Due to increasing awareness of the lethality of arsenic, the Environmental Protection Agency lowered the “maximum contaminant level” (MCL) for the substance in drinking water from 50 parts per billion (ppb), established in 1975, to 10 ppb in 2001. “A 1999 report by the National Academy of Sciences concluded that the 50 ppb standard did not adequately protect human health,” EPA says in describing its new arsenic rule. “EPA set the new MCL of 10 ppb to protect the public against the effects of long-term, chronic exposure to arsenic in drinking water. The new MCL will decrease non-fatal and fatal bladder and lung cancers and will reduce the frequency of other health effects such as diabetes, developmental problems, gastrointestinal illness, and heart disease.” Arsenic has also been linked to many other non-fatal conditions.
Runkle Canyon’s surface water readings for arsenic are 15 times the MCL for drinking water, over 21,000 times the EPA’s “preliminary remediation goal” and 37,500 times the agency’s “public health goal” for potable water.

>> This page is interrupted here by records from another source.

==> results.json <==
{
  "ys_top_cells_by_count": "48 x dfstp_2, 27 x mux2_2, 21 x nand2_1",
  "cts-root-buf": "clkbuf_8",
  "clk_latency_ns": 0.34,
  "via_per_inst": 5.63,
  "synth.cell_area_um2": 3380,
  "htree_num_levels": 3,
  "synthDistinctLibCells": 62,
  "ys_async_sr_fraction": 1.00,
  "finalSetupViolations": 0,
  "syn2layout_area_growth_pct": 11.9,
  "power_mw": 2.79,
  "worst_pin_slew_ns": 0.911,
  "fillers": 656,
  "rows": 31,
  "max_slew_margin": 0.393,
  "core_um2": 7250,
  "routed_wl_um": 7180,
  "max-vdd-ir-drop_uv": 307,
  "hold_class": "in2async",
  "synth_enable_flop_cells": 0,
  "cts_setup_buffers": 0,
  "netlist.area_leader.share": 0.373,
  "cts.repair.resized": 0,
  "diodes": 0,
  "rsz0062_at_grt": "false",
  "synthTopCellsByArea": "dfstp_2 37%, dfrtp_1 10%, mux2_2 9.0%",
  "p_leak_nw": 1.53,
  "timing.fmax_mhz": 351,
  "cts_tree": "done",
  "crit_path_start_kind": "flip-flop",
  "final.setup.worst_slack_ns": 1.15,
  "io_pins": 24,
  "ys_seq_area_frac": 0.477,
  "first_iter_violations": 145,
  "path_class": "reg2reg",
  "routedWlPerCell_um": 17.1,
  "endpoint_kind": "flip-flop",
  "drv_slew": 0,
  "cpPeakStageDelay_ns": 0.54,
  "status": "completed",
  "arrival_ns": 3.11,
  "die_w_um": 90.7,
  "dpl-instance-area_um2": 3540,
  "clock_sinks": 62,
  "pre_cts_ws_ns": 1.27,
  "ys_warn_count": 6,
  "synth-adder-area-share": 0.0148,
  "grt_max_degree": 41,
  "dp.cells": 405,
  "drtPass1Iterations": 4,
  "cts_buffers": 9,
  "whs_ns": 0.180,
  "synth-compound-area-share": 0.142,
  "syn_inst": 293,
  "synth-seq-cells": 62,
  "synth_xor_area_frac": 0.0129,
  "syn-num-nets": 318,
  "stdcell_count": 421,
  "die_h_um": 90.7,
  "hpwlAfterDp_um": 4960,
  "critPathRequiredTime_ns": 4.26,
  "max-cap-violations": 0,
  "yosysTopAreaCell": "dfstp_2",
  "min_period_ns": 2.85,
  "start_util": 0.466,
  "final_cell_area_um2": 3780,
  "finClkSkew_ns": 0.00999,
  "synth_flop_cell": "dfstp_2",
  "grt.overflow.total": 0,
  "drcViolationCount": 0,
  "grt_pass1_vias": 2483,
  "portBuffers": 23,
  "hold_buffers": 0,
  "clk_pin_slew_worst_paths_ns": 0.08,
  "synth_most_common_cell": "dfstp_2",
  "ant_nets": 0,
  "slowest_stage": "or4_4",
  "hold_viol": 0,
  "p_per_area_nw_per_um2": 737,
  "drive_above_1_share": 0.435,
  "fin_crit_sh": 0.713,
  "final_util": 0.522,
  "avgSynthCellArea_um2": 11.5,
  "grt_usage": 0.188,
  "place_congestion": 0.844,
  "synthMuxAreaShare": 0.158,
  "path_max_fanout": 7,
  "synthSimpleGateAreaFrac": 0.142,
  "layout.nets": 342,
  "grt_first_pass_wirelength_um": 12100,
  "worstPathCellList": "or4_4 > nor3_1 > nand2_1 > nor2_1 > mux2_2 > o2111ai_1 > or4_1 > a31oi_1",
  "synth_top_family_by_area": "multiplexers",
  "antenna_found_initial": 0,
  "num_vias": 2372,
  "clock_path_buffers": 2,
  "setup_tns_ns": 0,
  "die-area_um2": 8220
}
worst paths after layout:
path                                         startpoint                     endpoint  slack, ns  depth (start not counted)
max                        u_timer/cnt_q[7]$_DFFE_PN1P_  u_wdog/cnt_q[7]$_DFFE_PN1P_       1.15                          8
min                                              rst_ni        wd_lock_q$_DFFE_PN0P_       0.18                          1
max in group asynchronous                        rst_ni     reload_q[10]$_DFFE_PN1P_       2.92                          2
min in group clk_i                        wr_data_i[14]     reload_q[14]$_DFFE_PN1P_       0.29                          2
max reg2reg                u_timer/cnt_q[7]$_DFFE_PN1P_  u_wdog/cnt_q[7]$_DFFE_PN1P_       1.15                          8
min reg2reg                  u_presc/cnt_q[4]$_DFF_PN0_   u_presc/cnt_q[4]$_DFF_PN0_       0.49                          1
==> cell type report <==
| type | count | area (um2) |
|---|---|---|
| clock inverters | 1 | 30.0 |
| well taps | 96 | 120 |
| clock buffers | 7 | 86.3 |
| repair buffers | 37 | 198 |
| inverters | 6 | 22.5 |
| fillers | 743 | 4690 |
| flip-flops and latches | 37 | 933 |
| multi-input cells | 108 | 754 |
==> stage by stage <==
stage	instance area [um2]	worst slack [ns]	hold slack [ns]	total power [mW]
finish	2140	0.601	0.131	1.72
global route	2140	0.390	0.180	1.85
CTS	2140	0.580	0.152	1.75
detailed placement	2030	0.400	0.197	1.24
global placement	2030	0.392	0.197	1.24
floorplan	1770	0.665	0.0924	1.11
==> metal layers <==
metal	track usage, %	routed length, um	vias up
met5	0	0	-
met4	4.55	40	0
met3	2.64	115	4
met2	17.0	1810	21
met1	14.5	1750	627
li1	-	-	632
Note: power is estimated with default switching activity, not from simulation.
## src/rtl/slope_pkg.sv

```systemverilog
package slope_pkg;
  typedef enum logic [2:0] {
    ST_IDLE,
    ST_INIT,
    ST_RUN,
    ST_GAP,
    ST_CALC,
    ST_DIV
  } seq_state_e;

  typedef enum logic {
    MODE_DUAL   = 1'b0,
    MODE_TRIPLE = 1'b1
  } slope_mode_e;
endpackage

```

## src/rtl/slope_cnt.sv

```systemverilog
module slope_cnt #(
  parameter int W = 16
) (
  input  logic         clk,
  input  logic         rst_n,
  input  logic         clr_i,
  input  logic         en_i,
  output logic [W-1:0] cnt_o,
  output logic         max_o
);
  localparam logic [W-1:0] TOP = '1;

  logic [W-1:0] cnt_q, cnt_d;

  always_comb begin
    cnt_d = cnt_q;
    if (clr_i)                     cnt_d = '0;
    else if (en_i && cnt_q != TOP) cnt_d = cnt_q + 1'b1;
  end

  always_ff @(posedge clk or negedge rst_n) begin
    if (!rst_n) cnt_q <= '0;
    else        cnt_q <= cnt_d;
  end

  assign cnt_o = cnt_q;
  assign max_o = (cnt_q == TOP);

  assert_hold_max_R10: assert property (@(posedge clk) disable iff (!rst_n)
    (max_o && !clr_i) |=> max_o);

  assert_step_R5: assert property (@(posedge clk) disable iff (!rst_n)
    (en_i && !clr_i && !max_o) |=> (cnt_o == $past(cnt_o) + 1'b1));
endmodule

```

## src/rtl/slope_div.sv

```systemverilog
module slope_div #(
  parameter int N_W = 24,
  parameter int D_W = 16
) (
  input  logic           clk,
  input  logic           rst_n,
  input  logic           start_i,
  input  logic [N_W-1:0] num_i,
  input  logic [D_W-1:0] den_i,
  output logic [N_W-1:0] quo_o,
  output logic           valid_o
);
  localparam int CW = $clog2(N_W + 1);

  logic [N_W-1:0] dvd_q, dvd_d;
  logic [D_W-1:0] rem_q, rem_d, den_q, den_d;
  logic [CW-1:0]  cnt_q, cnt_d;
  logic           run_q, run_d, valid_q, valid_d;
  logic [D_W:0]   shl;
  logic [D_W+1:0] diff;

  assign shl  = {rem_q, dvd_q[N_W-1]};
  assign diff = {1'b0, shl} - {2'b00, den_q};

  always_comb begin
    dvd_d   = dvd_q;
    rem_d   = rem_q;
    den_d   = den_q;
    cnt_d   = cnt_q;
    run_d   = run_q;
    valid_d = 1'b0;
    if (start_i) begin
      dvd_d = num_i;
      rem_d = '0;
      den_d = den_i;
      cnt_d = CW'(N_W);
      run_d = 1'b1;
    end else if (run_q) begin
      if (!diff[D_W+1]) begin
        rem_d = diff[D_W-1:0];
        dvd_d = {dvd_q[N_W-2:0], 1'b1};
      end else begin
        rem_d = shl[D_W-1:0];
        dvd_d = {dvd_q[N_W-2:0], 1'b0};
      end
      cnt_d = cnt_q - 1'b1;
      if (cnt_q == CW'(1)) begin
        run_d   = 1'b0;
        valid_d = 1'b1;
      end
    end
  end

  always_ff @(posedge clk or negedge rst_n) begin
    if (!rst_n) begin
      dvd_q   <= '0;
      rem_q   <= '0;
      den_q   <= '0;
      cnt_q   <= '0;
      run_q   <= 1'b0;
      valid_q <= 1'b0;
    end else begin
      dvd_q   <= dvd_d;
      rem_q   <= rem_d;
      den_q   <= den_d;
      cnt_q   <= cnt_d;
      run_q   <= run_d;
      valid_q <= valid_d;
    end
  end

  assign quo_o   = dvd_q;
  assign valid_o = valid_q;

  assert_rem_bound_R7: assert property (@(posedge clk) disable iff (!rst_n)
    (run_q && den_q != '0) |-> (rem_q < den_q));

  assert_valid_once_R9: assert property (@(posedge clk) disable iff (!rst_n)
    valid_o |=> !valid_o);
endmodule

```

## src/rtl/slope_seq.sv

```systemverilog
module slope_seq
  import slope_pkg::*;
#(
  parameter int CNT_W      = 16,
  parameter int FRAC_W     = 8,
  parameter int REF_CYCLES = 256
) (
  input  logic             clk,
  input  logic             rst_n,
  input  logic             start_i,
  input  logic             mode_i,
  input  logic             cmp_i,
  output logic             cap_rst_o,
  output logic             ref_en_o,
  output logic             in_en_o,
  output logic             gnd_en_o,
  output logic [CNT_W-1:0] t1_o,
  output logic [CNT_W-1:0] t2_o,
  output logic [CNT_W-1:0] t3_o,
  output logic [CNT_W-1:0] ratio_o,
  output logic             done_o,
  output logic             ovf_o
);
  localparam int NPH = 3;
  localparam int N_W = CNT_W + FRAC_W;
  localparam logic [CNT_W-1:0] REF_LAST = CNT_W'(REF_CYCLES - 1);

  logic [1:0] rsync_q;
  logic       rst_ni;

  always_ff @(posedge clk or negedge rst_n) begin
    if (!rst_n) rsync_q <= 2'b00;
    else        rsync_q <= {rsync_q[0], 1'b1};
  end
  assign rst_ni = rsync_q[1];

  seq_state_e  state_q, state_d;
  slope_mode_e mode_q, mode_d;
  logic [1:0]  ph_q, ph_d;
  logic        ovf_q, ovf_d, done_q, done_d;
  logic [CNT_W-1:0] ratio_q, ratio_d;

  logic [CNT_W-1:0] cnt [NPH];
  logic [NPH-1:0]   at_max, cnt_en;
  logic             cnt_clr, accept;

  assign accept  = (state_q == ST_IDLE) && start_i;
  assign cnt_clr = accept;

  for (genvar k = 0; k < NPH; k++) begin : g_cnt
    assign cnt_en[k] = (state_q == ST_RUN) && (ph_q == 2'(k));
    slope_cnt #(.W(CNT_W)) u_cnt (
      .clk   (clk),
      .rst_n (rst_ni),
      .clr_i (cnt_clr),
      .en_i  (cnt_en[k]),
      .cnt_o (cnt[k]),
      .max_o (at_max[k])
    );
  end

  logic sel_max, ph_end, last_ph;
  always_comb begin
    case (ph_q)
      2'd0:    sel_max = at_max[0];
      2'd1:    sel_max = at_max[1];
      default: sel_max = at_max[2];
    endcase
  end
  assign ph_end  = (mode_q == MODE_DUAL && ph_q == 2'd0) ? (cnt[0] == REF_LAST) : cmp_i;
  assign last_ph = (mode_q == MODE_TRIPLE) ? (ph_q == 2'd2) : (ph_q == 2'd1);

  logic [CNT_W-1:0] num_c, den_c;
  logic [N_W-1:0]   quo;
  logic             div_start, div_valid;

  always_comb begin
    if (mode_q == MODE_DUAL) begin
      num_c = cnt[0];
      den_c = cnt[1];
    end else begin
      num_c = (cnt[1] > cnt[2]) ? cnt[1] - cnt[2] : '0;
      den_c = (cnt[0] > cnt[2]) ? cnt[0] - cnt[2] : '0;
    end
  end

  assign div_start = (state_q == ST_CALC);

  slope_div #(.N_W(N_W), .D_W(CNT_W)) u_div (
    .clk     (clk),
    .rst_n   (rst_ni),
    .start_i (div_start),
    .num_i   ({num_c, {FRAC_W{1'b0}}}),
    .den_i   (den_c),
    .quo_o   (quo),
    .valid_o (div_valid)
  );

  always_comb begin
    state_d = state_q;
    mode_d  = mode_q;
    ph_d    = ph_q;
    ovf_d   = ovf_q;
    ratio_d = ratio_q;
    done_d  = 1'b0;
    case (state_q)
      ST_IDLE: if (start_i) begin
        state_d = ST_INIT;
        mode_d  = slope_mode_e'(mode_i);
        ovf_d   = 1'b0;
      end
      ST_INIT: begin
        state_d = ST_RUN;
        ph_d    = 2'd0;
      end
      ST_RUN: begin
        if (sel_max) begin
          state_d = ST_IDLE;
          ovf_d   = 1'b1;
          ratio_d = '1;
          done_d  = 1'b1;
        end else if (ph_end) begin
          state_d = last_ph ? ST_CALC : ST_GAP;
        end
      end
      ST_GAP: begin
        state_d = ST_RUN;
        ph_d    = ph_q + 1'b1;
      end
      ST_CALC: state_d = ST_DIV;
      ST_DIV: if (div_valid) begin
        state_d = ST_IDLE;
        ratio_d = (quo[N_W-1:CNT_W] != '0) ? '1 : quo[CNT_W-1:0];
        done_d  = 1'b1;
      end
      default: state_d = ST_IDLE;
    endcase
  end

  always_ff @(posedge clk or negedge rst_ni) begin
    if (!rst_ni) begin
      state_q <= ST_IDLE;
      mode_q  <= MODE_DUAL;
      ph_q    <= 2'd0;
      ovf_q   <= 1'b0;
      ratio_q <= '0;
      done_q  <= 1'b0;
    end else begin
      state_q <= state_d;
      mode_q  <= mode_d;
      ph_q    <= ph_d;
      ovf_q   <= ovf_d;
      ratio_q <= ratio_d;
      done_q  <= done_d;
    end
  end

  assign ref_en_o  = cnt_en[0];
  assign in_en_o   = cnt_en[1];
  assign gnd_en_o  = cnt_en[2];
  assign cap_rst_o = (state_q == ST_IDLE) || (state_q == ST_CALC) || (state_q == ST_DIV) ||
                     ((state_q == ST_GAP) && (mode_q == MODE_TRIPLE));
  assign t1_o      = cnt[0];
  assign t2_o      = cnt[1];
  assign t3_o      = cnt[2];
  assign ratio_o   = ratio_q;
  assign done_o    = done_q;
  assign ovf_o     = ovf_q;

  assert_onehot_R6: assert property (@(posedge clk) disable iff (!rst_ni)
    $onehot0({ref_en_o, in_en_o, gnd_en_o}));

  assert_gap_R6: assert property (@(posedge clk) disable iff (!rst_ni)
    ($rose(ref_en_o) || $rose(in_en_o) || $rose(gnd_en_o)) |->
      ($past({ref_en_o, in_en_o, gnd_en_o}) == 3'b000));

  assert_init_R2: assert property (@(posedge clk) disable iff (!rst_ni)
    (state_q == ST_IDLE && start_i) |=>
      (!cap_rst_o && !ref_en_o && !in_en_o && !gnd_en_o));

  assert_ref_len_R3: assert property (@(posedge clk) disable iff (!rst_ni)
    ($fell(ref_en_o) && mode_q == MODE_DUAL && !ovf_o) |-> (t1_o == CNT_W'(REF_CYCLES)));

  assert_ignore_R11: assert property (@(posedge clk) disable iff (!rst_ni)
    (state_q != ST_IDLE && start_i) |=> (mode_q == $past(mode_q)));

  assert_ovf_done_R10: assert property (@(posedge clk) disable iff (!rst_ni)
    $rose(ovf_o) |-> done_o);

  assert_done_pulse_R9: assert property (@(posedge clk) disable iff (!rst_ni)
    done_o |=> !done_o);
endmodule

```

The mud sample was laced with arsenic as well, coming in at over 548 times the EPA’s preliminary remediation goal for the contaminant in soil. That amount of the toxin is also 213 percent of the Department of Toxic Substances Control (DTSC) arsenic “field action level,” where further investigation is warranted.
As to the source of this arsenic, it seems logical to look uphill to SSFL which is probably more famous for its two partial nuclear meltdowns in 1959 and 1964; the earlier disaster releasing hundreds of times more radiation than Three Mile Island meltdown in 1979. However, arsenic has been found at high levels at the lab. As CityBeat has reported (“Blinded by the Light,” July 22, 2004), arsenic readings in the northern part of the Happy Valley section of Rocketdyne’s massive 2,850 mountaintop complex were detected in 79 out of 80 soil samples with 63 of them being over the field action level.
The toxic metals nickel and vanadium were also detected in the water at worrisome levels by the Pat-Chem lab, in the case of the later, tripping a government “notification level” designed to keep pollutants out of the drinking water supply. Nickel was over 12 times the EPA’s public health goal in water and vanadium came in at 1.8 times the notification level which is a threshold at which the most local government entity should be informed. That entity would seem to be the city of Simi Valley since it annexed Runkle Canyon in September 2004.
The Runkle Canyon water is loaded with potassium, calcium, and sodium. Merely pouring it onto chemical-rated rubber gloves causes them to bubble after about 15 seconds for reasons not yet understood. This water, which percolates to the surface through seeps year-round, is so caustic that it seems to possess the properties of sodium hydroxide, or lye. It’s as if Drano or Liquid-Plumr is flowing through Runkle Canyon.
“I don’t think we’ve seen numbers that high but we’re not qualified to say if it’s natural or unnatural,” said one Pet-Chem employee who asked to remain anonymous. “That’s the hardest goddamn water in your life. It’s a little bizarre. I would hope not too many people would touch that water.”
‘Mass Hysteria’
The Radiation Rangers didn’t want to test this suspicious water themselves – that’s what they thought the government was for. Then, this spring, the group decided to ask the city to demand that KB Homes investigate the mystifying muck even though they had been derided in the Simi Valley Acorn by Councilmember Glen Becerra. “If something is wrong up there, then absolutely we’re going to get to the bottom of it, but if it turns out something is not wrong, then I don’t want to see a complete devaluation of homes just because a few neighbors created mass hysteria,” Becerra said April 30.